■ Records to process ■
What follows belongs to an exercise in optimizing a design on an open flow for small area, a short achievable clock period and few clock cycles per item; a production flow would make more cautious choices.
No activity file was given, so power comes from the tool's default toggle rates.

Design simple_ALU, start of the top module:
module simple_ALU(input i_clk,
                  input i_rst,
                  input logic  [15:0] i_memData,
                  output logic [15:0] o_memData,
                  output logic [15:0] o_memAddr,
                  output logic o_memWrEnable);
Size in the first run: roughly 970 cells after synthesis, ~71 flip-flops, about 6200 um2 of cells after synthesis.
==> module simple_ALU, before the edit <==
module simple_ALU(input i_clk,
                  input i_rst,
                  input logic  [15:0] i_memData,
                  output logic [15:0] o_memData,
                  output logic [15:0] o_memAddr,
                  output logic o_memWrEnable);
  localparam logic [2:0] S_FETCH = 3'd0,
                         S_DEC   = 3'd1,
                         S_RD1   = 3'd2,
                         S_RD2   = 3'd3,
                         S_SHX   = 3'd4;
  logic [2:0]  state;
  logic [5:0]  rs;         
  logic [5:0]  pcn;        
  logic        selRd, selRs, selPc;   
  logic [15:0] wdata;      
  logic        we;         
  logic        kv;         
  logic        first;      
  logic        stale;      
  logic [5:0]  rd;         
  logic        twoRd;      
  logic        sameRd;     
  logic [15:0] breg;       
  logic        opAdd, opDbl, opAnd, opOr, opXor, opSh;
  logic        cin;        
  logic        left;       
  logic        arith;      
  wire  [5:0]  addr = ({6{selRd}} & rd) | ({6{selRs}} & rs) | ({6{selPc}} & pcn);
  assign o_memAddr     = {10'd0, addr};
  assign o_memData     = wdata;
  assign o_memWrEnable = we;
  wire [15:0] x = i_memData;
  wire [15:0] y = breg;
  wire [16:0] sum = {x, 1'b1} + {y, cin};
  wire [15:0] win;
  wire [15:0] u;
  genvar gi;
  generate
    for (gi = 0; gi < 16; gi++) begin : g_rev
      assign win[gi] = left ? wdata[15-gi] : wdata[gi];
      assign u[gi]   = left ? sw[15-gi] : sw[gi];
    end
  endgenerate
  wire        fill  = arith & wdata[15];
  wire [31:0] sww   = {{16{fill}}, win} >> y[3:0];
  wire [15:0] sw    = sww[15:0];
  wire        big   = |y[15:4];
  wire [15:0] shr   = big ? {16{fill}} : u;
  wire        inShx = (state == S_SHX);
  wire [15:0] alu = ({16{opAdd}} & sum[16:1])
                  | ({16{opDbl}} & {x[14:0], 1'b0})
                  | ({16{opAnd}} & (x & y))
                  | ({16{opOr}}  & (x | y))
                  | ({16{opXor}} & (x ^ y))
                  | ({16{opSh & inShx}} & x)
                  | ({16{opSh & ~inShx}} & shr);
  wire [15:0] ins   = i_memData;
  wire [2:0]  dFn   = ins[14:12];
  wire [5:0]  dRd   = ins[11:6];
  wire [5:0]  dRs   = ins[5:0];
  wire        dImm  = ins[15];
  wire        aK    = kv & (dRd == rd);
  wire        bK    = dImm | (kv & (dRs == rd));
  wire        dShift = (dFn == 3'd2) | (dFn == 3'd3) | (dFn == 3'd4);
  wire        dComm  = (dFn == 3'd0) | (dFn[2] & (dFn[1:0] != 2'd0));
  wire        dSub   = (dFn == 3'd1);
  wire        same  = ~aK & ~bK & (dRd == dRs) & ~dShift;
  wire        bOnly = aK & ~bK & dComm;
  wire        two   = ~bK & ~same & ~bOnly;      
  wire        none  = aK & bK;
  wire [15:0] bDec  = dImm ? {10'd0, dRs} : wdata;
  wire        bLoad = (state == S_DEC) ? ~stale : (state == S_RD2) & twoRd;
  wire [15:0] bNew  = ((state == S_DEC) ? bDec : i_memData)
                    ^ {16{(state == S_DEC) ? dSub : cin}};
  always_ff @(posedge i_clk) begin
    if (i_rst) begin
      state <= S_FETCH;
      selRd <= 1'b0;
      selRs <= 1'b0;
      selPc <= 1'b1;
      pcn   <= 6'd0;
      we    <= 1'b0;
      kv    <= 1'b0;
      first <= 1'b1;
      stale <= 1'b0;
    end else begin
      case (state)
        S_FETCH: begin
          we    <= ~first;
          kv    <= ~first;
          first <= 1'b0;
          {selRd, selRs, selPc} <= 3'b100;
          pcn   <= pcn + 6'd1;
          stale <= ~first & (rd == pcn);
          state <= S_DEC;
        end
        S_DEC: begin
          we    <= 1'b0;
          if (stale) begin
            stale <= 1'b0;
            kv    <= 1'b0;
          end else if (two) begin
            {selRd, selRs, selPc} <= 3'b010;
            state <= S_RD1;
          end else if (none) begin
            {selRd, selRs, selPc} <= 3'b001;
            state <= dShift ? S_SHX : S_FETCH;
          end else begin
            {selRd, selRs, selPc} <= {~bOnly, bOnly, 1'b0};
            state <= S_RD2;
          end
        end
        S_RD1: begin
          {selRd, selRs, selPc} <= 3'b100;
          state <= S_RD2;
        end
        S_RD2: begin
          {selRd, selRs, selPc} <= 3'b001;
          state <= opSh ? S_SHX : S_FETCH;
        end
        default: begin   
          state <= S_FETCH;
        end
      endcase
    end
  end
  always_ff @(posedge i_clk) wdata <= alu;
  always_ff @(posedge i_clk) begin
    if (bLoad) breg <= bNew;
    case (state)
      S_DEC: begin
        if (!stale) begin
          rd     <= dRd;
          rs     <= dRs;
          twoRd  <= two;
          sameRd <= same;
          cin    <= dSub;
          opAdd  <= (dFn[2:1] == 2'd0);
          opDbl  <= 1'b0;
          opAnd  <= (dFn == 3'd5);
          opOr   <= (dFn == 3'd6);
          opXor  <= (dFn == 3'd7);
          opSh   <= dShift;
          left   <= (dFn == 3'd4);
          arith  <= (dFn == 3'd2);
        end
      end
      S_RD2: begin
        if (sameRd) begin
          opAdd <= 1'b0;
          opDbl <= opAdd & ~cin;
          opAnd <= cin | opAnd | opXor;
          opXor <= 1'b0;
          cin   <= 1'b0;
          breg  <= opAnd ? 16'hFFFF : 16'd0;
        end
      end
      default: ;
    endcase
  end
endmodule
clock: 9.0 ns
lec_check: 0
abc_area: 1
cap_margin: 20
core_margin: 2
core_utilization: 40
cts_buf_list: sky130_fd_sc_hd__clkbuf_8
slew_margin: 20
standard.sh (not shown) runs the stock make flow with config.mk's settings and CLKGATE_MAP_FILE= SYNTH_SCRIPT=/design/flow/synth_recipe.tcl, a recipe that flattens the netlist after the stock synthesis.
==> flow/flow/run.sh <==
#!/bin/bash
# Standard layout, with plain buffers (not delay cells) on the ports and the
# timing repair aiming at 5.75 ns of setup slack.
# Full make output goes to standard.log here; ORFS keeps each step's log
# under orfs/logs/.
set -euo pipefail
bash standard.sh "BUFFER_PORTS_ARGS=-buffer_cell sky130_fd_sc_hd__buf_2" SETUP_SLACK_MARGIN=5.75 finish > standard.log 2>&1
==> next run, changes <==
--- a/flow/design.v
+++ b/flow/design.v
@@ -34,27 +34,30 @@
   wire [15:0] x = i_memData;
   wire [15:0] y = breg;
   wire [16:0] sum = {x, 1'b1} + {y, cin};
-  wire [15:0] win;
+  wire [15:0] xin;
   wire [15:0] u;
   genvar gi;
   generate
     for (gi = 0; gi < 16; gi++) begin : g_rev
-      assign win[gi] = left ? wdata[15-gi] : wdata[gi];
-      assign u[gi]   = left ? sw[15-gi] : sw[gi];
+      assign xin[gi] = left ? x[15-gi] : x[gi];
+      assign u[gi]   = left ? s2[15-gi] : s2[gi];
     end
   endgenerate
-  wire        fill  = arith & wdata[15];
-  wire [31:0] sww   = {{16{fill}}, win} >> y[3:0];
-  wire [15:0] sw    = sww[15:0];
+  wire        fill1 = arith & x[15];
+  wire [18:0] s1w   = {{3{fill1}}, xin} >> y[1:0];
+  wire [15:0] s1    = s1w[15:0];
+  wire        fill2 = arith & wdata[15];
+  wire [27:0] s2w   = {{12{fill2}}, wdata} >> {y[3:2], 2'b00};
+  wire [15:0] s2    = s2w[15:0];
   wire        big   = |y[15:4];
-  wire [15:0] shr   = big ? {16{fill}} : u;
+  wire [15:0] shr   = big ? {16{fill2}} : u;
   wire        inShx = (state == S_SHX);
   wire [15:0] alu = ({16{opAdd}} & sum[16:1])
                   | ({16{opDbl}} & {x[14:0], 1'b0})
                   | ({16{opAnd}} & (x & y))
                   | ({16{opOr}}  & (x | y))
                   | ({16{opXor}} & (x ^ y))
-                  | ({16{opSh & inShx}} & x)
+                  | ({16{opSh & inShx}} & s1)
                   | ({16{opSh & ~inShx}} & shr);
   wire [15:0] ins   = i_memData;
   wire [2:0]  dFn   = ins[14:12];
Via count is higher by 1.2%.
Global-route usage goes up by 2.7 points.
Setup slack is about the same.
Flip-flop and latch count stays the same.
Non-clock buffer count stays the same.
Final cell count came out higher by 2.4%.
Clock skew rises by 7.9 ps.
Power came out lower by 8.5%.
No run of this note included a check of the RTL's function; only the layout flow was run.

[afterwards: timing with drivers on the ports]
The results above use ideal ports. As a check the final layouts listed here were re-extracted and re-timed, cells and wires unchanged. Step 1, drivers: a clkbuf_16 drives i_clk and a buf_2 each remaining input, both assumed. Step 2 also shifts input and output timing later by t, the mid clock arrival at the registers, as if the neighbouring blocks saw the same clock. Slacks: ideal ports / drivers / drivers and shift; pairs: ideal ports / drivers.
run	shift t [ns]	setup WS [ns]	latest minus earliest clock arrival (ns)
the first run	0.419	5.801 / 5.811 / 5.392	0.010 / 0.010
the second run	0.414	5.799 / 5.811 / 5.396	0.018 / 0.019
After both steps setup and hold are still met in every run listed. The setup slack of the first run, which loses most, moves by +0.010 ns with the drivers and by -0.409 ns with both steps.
--
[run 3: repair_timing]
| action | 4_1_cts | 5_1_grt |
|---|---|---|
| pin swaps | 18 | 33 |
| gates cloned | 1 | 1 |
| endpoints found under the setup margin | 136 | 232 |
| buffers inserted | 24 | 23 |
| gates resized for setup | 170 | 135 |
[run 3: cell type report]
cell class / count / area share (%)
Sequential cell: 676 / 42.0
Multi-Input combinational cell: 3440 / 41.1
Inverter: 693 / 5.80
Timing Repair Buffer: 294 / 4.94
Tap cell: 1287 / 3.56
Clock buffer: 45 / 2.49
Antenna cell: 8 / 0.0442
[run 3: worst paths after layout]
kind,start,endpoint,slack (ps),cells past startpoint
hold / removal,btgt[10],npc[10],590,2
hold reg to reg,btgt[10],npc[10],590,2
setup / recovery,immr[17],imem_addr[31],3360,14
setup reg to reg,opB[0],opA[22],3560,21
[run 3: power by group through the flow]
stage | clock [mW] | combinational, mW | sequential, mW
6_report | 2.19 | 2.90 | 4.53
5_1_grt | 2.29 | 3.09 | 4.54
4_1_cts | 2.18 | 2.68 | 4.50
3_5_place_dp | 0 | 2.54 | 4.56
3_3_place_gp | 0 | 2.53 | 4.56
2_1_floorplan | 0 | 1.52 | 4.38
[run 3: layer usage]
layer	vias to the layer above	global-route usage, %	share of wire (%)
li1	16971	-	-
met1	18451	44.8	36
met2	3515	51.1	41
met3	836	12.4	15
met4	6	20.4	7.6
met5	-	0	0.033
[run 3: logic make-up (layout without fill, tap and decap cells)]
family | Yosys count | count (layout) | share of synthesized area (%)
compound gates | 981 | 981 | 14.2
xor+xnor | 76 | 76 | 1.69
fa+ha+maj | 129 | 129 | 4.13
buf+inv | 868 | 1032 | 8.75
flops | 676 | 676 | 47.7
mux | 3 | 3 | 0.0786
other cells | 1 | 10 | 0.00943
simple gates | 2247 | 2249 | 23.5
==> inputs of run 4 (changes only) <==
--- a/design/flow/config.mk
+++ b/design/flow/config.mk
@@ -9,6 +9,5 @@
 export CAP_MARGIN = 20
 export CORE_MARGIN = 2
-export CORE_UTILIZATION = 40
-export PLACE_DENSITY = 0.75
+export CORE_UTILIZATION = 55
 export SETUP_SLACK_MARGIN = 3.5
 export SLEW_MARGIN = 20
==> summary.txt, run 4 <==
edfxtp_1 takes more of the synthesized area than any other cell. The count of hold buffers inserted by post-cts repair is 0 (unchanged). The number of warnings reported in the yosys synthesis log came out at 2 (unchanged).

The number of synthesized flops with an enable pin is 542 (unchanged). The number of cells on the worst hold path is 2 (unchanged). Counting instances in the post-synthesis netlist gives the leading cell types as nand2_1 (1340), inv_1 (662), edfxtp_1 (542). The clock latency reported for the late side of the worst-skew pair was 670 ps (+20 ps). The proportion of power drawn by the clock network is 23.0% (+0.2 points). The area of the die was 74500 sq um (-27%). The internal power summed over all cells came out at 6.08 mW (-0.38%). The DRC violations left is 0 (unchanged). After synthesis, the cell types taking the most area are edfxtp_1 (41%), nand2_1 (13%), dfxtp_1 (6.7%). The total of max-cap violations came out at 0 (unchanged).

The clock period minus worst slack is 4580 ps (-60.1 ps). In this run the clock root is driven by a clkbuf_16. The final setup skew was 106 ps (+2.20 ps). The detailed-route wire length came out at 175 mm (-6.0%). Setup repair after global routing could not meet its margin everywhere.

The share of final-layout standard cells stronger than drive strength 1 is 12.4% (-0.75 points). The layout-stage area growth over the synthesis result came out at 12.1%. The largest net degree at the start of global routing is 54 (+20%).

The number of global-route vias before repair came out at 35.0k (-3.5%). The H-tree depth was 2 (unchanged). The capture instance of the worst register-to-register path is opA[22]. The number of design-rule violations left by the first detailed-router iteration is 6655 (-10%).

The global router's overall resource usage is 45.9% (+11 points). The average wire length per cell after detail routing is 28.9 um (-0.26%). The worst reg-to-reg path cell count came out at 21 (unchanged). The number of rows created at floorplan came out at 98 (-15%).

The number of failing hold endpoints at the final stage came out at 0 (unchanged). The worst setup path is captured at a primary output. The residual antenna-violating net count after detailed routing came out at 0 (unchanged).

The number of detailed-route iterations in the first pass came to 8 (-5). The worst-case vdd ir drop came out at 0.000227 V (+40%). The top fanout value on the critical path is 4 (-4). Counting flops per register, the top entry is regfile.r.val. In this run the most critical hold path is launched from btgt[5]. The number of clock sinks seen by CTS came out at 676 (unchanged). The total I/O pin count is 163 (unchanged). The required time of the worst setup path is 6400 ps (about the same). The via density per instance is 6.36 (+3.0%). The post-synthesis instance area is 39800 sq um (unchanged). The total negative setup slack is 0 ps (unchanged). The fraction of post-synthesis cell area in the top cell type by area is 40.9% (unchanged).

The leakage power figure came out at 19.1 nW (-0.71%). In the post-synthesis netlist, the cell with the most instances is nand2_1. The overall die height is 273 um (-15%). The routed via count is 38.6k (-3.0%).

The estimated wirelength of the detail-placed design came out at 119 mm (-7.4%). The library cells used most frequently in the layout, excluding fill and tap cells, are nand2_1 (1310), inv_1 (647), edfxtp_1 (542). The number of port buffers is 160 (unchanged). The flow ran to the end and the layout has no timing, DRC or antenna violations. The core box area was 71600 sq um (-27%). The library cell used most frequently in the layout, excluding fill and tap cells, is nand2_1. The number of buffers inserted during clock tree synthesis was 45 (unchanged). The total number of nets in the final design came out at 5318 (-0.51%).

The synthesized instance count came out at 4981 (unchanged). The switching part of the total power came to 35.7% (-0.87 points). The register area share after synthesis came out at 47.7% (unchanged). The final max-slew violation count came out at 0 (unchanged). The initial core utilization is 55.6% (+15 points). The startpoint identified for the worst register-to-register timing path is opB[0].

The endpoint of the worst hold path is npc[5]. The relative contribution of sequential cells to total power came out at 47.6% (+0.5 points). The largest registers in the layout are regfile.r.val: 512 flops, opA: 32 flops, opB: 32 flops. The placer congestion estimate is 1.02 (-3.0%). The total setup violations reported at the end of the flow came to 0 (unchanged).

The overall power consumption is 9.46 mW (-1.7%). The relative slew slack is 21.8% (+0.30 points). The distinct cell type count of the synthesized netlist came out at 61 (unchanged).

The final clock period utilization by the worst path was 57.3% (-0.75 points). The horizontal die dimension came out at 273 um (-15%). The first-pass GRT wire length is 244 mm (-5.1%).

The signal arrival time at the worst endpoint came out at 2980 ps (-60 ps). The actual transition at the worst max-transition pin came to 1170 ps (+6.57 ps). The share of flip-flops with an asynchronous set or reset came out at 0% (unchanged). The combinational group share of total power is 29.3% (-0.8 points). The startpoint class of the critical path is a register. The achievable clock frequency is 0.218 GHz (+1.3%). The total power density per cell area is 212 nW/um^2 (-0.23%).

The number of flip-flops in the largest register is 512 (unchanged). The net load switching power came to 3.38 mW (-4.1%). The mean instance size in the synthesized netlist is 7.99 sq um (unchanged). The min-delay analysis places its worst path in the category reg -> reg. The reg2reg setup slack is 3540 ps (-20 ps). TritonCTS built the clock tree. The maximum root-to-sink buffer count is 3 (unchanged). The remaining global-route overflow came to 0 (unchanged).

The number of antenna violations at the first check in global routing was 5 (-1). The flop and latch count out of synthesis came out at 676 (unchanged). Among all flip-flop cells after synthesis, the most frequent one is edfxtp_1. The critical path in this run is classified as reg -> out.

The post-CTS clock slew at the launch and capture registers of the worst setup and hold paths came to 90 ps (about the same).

■ Work request ■
In the listing above, find the line containing "hold / removal,btgt[10],npc[10],590,2" and the line containing "[run 3: logic", then retype both and every line between them exactly, with nothing else.

■ Result of the exercise ■
hold / removal,btgt[10],npc[10],590,2
hold reg to reg,btgt[10],npc[10],590,2
setup / recovery,immr[17],imem_addr[31],3360,14
setup reg to reg,opB[0],opA[22],3560,21
[run 3: power by group through the flow]
stage | clock [mW] | combinational, mW | sequential, mW
6_report | 2.19 | 2.90 | 4.53
5_1_grt | 2.29 | 3.09 | 4.54
4_1_cts | 2.18 | 2.68 | 4.50
3_5_place_dp | 0 | 2.54 | 4.56
3_3_place_gp | 0 | 2.53 | 4.56
2_1_floorplan | 0 | 1.52 | 4.38
[run 3: layer usage]
layer	vias to the layer above	global-route usage, %	share of wire (%)
li1	16971	-	-
met1	18451	44.8	36
met2	3515	51.1	41
met3	836	12.4	15
met4	6	20.4	7.6
met5	-	0	0.033
[run 3: logic make-up (layout without fill, tap and decap cells)]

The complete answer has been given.